Your instructions: From the listing below, retype exactly the line holding "After elaboration in", the line holding "Longest topological paths before layout", and the lines between them; skip everything else.

-------- Provided records --------

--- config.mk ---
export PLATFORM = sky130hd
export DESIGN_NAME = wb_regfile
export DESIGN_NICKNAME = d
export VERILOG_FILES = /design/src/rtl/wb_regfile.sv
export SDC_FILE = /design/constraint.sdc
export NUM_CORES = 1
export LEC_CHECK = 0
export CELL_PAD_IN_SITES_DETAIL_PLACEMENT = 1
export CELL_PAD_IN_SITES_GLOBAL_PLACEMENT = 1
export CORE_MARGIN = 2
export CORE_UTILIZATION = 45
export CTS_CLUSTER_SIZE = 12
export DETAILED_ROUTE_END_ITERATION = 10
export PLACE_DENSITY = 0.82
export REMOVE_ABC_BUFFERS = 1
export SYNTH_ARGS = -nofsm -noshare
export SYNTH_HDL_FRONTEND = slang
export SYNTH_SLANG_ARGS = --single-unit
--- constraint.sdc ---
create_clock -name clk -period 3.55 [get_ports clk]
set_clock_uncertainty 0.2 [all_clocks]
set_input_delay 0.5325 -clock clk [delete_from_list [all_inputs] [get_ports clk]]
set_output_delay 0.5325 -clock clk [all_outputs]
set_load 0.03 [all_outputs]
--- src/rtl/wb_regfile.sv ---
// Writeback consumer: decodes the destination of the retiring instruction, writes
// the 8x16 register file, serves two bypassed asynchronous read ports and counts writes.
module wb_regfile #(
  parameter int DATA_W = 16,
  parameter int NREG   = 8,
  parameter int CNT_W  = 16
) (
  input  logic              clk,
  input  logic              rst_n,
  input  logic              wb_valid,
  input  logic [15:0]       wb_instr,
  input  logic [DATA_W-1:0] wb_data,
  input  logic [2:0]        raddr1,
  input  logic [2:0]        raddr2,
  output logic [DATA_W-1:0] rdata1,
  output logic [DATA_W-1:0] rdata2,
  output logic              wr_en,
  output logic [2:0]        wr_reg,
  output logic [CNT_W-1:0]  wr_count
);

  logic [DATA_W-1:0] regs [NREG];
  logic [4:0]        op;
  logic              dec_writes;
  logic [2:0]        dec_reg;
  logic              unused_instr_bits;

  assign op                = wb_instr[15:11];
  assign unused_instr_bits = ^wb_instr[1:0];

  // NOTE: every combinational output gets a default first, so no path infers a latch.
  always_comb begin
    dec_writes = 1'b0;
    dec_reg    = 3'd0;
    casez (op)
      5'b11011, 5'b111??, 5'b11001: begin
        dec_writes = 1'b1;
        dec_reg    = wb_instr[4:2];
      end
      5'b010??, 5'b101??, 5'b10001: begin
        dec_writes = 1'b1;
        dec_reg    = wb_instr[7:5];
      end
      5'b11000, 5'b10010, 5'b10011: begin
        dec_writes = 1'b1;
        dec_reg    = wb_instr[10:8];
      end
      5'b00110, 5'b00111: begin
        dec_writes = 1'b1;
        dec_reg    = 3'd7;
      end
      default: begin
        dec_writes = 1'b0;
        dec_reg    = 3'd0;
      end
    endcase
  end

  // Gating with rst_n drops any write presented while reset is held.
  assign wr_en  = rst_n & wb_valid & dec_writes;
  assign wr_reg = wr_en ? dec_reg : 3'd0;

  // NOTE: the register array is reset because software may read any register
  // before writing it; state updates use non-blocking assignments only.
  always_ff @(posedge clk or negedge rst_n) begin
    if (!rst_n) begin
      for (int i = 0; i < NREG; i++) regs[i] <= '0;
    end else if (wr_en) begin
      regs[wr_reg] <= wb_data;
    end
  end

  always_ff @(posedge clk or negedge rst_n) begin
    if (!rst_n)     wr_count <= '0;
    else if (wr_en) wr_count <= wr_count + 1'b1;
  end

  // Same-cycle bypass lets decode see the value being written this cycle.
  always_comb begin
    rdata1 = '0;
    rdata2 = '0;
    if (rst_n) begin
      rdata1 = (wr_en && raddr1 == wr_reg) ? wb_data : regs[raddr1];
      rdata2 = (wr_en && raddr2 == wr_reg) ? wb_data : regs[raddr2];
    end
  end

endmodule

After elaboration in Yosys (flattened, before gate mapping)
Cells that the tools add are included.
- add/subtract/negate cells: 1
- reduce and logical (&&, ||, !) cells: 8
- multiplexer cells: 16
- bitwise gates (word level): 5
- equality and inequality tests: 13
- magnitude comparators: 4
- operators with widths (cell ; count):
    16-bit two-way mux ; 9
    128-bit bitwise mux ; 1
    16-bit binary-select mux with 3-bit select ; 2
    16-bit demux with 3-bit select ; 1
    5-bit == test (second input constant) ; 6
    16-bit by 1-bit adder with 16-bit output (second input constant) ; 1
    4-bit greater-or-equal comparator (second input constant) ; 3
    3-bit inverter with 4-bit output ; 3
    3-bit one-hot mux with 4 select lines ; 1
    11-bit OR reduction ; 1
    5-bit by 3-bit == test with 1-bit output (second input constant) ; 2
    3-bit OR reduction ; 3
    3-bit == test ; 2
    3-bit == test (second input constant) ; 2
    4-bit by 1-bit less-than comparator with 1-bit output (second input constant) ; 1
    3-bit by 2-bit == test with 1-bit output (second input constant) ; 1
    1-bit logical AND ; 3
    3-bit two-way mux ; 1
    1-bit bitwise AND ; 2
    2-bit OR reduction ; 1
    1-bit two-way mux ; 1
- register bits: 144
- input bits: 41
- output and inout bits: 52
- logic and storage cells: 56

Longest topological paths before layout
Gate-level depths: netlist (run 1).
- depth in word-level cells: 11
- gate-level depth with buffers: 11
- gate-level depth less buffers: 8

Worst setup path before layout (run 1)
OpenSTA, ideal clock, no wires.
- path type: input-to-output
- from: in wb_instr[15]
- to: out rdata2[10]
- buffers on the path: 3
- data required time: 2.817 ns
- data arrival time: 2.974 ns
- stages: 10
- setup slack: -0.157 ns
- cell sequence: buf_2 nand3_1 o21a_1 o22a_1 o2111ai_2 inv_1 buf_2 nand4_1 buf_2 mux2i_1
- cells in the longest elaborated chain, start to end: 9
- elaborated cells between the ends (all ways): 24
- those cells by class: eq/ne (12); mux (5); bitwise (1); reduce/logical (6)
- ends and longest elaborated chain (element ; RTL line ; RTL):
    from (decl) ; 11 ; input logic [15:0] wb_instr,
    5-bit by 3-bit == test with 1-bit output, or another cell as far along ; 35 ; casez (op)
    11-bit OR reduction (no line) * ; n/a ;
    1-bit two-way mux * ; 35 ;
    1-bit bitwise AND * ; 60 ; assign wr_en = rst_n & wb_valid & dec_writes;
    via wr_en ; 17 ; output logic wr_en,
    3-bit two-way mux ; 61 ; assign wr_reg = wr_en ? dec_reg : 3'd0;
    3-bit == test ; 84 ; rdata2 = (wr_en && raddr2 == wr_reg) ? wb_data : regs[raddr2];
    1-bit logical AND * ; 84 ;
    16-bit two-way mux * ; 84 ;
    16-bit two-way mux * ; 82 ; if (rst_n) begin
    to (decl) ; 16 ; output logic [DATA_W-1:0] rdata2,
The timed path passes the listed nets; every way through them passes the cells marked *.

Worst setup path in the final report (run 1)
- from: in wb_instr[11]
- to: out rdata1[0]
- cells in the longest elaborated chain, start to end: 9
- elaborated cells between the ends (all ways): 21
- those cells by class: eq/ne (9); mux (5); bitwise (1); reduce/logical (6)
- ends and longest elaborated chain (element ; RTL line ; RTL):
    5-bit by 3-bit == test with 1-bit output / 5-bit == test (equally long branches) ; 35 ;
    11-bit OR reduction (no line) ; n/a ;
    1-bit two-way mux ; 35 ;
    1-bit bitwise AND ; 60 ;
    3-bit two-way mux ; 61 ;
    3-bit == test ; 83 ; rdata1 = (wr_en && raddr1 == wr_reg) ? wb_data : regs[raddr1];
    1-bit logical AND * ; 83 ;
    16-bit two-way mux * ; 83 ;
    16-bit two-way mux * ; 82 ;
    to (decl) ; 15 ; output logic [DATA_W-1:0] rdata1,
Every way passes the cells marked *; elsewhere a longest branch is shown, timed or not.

--------
-------- Provided records --------

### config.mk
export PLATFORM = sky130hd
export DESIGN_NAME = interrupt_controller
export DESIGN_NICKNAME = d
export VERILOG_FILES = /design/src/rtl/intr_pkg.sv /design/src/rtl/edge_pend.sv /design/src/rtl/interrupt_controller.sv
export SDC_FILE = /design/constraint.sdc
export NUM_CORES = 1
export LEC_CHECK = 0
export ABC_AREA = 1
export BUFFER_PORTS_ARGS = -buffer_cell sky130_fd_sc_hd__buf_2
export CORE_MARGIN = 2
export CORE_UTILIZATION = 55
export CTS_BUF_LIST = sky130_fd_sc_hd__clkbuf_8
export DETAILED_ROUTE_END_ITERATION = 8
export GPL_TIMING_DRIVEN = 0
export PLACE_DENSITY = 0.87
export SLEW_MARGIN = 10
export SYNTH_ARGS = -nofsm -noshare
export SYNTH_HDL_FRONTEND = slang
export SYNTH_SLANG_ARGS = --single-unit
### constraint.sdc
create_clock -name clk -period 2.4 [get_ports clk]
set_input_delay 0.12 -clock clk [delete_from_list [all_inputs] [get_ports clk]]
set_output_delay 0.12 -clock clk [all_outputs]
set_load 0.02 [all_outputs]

--------

Solution for this exercise:
After elaboration in Yosys (flattened, before gate mapping)
Cells that the tools add are included.
- add/subtract/negate cells: 1
- reduce and logical (&&, ||, !) cells: 8
- multiplexer cells: 16
- bitwise gates (word level): 5
- equality and inequality tests: 13
- magnitude comparators: 4
- operators with widths (cell ; count):
    16-bit two-way mux ; 9
    128-bit bitwise mux ; 1
    16-bit binary-select mux with 3-bit select ; 2
    16-bit demux with 3-bit select ; 1
    5-bit == test (second input constant) ; 6
    16-bit by 1-bit adder with 16-bit output (second input constant) ; 1
    4-bit greater-or-equal comparator (second input constant) ; 3
    3-bit inverter with 4-bit output ; 3
    3-bit one-hot mux with 4 select lines ; 1
    11-bit OR reduction ; 1
    5-bit by 3-bit == test with 1-bit output (second input constant) ; 2
    3-bit OR reduction ; 3
    3-bit == test ; 2
    3-bit == test (second input constant) ; 2
    4-bit by 1-bit less-than comparator with 1-bit output (second input constant) ; 1
    3-bit by 2-bit == test with 1-bit output (second input constant) ; 1
    1-bit logical AND ; 3
    3-bit two-way mux ; 1
    1-bit bitwise AND ; 2
    2-bit OR reduction ; 1
    1-bit two-way mux ; 1
- register bits: 144
- input bits: 41
- output and inout bits: 52
- logic and storage cells: 56

Longest topological paths before layout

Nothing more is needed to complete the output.